▶ [EXERCISE PROMPT]
Could you reproduce the lines below from the one with "[src/rtl/instr_fetch.sv]" through the one with "localparam logic [1:0] c_op_bne"? Keep both ends and add nothing.

____ DATA FOR THIS TASK

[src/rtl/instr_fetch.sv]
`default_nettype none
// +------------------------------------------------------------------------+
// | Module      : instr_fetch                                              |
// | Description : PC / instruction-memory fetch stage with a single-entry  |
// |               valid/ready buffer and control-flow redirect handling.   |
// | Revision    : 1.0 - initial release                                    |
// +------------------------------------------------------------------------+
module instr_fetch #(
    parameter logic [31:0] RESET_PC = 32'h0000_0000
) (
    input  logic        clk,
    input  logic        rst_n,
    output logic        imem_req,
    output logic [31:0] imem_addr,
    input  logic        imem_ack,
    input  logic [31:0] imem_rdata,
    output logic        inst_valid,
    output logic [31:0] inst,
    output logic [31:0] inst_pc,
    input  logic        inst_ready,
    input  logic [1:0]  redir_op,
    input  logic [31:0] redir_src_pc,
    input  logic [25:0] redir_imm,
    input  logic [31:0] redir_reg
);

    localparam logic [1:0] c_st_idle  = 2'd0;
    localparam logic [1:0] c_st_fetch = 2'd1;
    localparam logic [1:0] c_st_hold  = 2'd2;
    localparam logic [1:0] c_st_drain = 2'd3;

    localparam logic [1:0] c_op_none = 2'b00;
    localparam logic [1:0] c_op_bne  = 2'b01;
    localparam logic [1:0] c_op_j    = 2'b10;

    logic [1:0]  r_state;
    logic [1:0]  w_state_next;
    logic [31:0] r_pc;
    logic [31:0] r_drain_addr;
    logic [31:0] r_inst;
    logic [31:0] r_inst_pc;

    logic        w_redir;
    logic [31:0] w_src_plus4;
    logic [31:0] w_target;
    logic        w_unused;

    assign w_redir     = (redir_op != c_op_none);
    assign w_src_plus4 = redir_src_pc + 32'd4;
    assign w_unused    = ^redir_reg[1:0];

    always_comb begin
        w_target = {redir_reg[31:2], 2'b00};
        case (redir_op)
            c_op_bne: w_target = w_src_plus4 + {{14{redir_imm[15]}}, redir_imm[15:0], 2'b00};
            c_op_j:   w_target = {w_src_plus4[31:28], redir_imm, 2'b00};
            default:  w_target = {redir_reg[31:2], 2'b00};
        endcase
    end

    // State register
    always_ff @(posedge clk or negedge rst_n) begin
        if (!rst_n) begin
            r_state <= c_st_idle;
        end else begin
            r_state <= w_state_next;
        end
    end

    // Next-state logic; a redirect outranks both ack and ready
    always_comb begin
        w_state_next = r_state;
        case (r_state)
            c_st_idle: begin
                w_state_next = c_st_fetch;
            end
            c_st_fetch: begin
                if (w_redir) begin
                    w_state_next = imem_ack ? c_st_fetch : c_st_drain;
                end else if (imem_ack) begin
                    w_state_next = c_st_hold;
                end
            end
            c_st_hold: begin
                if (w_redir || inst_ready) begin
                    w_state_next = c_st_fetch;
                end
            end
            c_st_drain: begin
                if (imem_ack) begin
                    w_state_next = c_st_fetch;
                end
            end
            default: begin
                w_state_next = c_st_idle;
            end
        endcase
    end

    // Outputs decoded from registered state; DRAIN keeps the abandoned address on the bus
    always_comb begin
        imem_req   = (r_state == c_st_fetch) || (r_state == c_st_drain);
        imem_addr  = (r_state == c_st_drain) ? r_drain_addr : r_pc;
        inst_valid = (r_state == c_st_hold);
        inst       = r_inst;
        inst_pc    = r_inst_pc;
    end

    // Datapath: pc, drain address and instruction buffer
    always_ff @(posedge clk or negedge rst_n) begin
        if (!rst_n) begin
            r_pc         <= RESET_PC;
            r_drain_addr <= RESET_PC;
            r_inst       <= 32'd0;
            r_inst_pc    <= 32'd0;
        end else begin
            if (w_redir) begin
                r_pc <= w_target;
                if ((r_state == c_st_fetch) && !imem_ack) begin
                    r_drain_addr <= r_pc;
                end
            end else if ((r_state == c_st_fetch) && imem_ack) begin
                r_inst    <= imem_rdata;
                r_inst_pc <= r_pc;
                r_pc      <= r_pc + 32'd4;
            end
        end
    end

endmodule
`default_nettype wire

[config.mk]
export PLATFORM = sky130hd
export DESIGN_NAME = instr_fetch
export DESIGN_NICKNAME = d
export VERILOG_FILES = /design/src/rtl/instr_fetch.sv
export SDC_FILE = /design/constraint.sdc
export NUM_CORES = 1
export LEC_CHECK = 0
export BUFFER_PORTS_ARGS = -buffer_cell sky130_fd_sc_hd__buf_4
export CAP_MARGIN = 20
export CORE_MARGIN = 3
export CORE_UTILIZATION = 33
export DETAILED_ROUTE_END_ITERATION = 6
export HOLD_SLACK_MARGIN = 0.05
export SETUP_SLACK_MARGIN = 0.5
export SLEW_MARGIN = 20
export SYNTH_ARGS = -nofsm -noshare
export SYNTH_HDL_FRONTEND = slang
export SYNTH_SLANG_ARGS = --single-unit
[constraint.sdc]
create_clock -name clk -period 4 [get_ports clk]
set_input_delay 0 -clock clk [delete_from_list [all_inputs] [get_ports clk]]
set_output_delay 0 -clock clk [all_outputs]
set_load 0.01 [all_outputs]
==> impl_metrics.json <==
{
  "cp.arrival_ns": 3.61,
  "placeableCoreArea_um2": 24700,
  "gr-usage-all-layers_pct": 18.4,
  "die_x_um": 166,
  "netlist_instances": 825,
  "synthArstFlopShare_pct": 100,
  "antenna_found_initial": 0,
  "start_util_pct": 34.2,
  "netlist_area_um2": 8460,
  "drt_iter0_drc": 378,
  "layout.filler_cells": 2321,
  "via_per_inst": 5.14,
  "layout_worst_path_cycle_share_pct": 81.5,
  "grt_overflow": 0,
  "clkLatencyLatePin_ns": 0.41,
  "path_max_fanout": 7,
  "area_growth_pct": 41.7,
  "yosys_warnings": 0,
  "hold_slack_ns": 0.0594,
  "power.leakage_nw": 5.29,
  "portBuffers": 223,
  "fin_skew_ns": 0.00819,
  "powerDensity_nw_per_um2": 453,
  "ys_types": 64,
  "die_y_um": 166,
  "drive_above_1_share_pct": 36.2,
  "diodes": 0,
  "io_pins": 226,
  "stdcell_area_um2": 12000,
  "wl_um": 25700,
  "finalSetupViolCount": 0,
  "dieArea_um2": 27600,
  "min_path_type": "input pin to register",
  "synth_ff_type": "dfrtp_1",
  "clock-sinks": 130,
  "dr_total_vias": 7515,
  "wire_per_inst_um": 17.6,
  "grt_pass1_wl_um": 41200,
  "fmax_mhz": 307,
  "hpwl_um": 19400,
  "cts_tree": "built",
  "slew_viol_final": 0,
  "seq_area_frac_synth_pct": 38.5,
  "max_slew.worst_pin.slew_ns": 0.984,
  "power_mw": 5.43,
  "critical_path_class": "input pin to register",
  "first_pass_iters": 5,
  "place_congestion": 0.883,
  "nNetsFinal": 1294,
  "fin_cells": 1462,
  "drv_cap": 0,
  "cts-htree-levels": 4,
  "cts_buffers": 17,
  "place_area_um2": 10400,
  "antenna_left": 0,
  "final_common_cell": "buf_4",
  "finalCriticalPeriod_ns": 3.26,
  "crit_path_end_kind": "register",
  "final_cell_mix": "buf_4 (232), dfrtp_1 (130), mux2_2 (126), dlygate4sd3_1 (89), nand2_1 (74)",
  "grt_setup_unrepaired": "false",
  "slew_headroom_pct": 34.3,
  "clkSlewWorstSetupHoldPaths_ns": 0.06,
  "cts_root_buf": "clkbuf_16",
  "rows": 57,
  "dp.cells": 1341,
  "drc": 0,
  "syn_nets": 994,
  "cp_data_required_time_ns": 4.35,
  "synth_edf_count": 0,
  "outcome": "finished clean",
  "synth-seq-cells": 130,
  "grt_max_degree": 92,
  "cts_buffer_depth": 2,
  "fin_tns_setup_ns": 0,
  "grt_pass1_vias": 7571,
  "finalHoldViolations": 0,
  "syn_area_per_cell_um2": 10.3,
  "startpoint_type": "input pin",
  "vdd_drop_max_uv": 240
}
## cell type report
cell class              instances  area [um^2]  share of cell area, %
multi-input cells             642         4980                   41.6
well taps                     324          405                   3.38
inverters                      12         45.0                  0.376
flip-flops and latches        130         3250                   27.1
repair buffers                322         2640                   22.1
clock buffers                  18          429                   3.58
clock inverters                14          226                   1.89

________
____ DATA FOR THIS TASK

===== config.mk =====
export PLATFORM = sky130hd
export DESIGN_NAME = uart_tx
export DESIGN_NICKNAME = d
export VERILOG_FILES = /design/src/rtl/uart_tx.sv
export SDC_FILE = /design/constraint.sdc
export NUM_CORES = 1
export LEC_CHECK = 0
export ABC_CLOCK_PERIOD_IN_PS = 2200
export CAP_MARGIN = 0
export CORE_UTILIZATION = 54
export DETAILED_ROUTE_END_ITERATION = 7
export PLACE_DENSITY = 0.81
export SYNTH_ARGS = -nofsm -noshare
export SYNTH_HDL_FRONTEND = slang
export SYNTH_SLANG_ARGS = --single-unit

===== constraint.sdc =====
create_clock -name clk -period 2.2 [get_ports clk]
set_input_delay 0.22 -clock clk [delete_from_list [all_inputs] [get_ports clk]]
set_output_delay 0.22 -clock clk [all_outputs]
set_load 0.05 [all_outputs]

________

▶ [EXERCISE RESPONSE]
[src/rtl/instr_fetch.sv]
`default_nettype none
// +------------------------------------------------------------------------+
// | Module      : instr_fetch                                              |
// | Description : PC / instruction-memory fetch stage with a single-entry  |
// |               valid/ready buffer and control-flow redirect handling.   |
// | Revision    : 1.0 - initial release                                    |
// +------------------------------------------------------------------------+
module instr_fetch #(
    parameter logic [31:0] RESET_PC = 32'h0000_0000
) (
    input  logic        clk,
    input  logic        rst_n,
    output logic        imem_req,
    output logic [31:0] imem_addr,
    input  logic        imem_ack,
    input  logic [31:0] imem_rdata,
    output logic        inst_valid,
    output logic [31:0] inst,
    output logic [31:0] inst_pc,
    input  logic        inst_ready,
    input  logic [1:0]  redir_op,
    input  logic [31:0] redir_src_pc,
    input  logic [25:0] redir_imm,
    input  logic [31:0] redir_reg
);

    localparam logic [1:0] c_st_idle  = 2'd0;
    localparam logic [1:0] c_st_fetch = 2'd1;
    localparam logic [1:0] c_st_hold  = 2'd2;
    localparam logic [1:0] c_st_drain = 2'd3;

    localparam logic [1:0] c_op_none = 2'b00;
    localparam logic [1:0] c_op_bne  = 2'b01;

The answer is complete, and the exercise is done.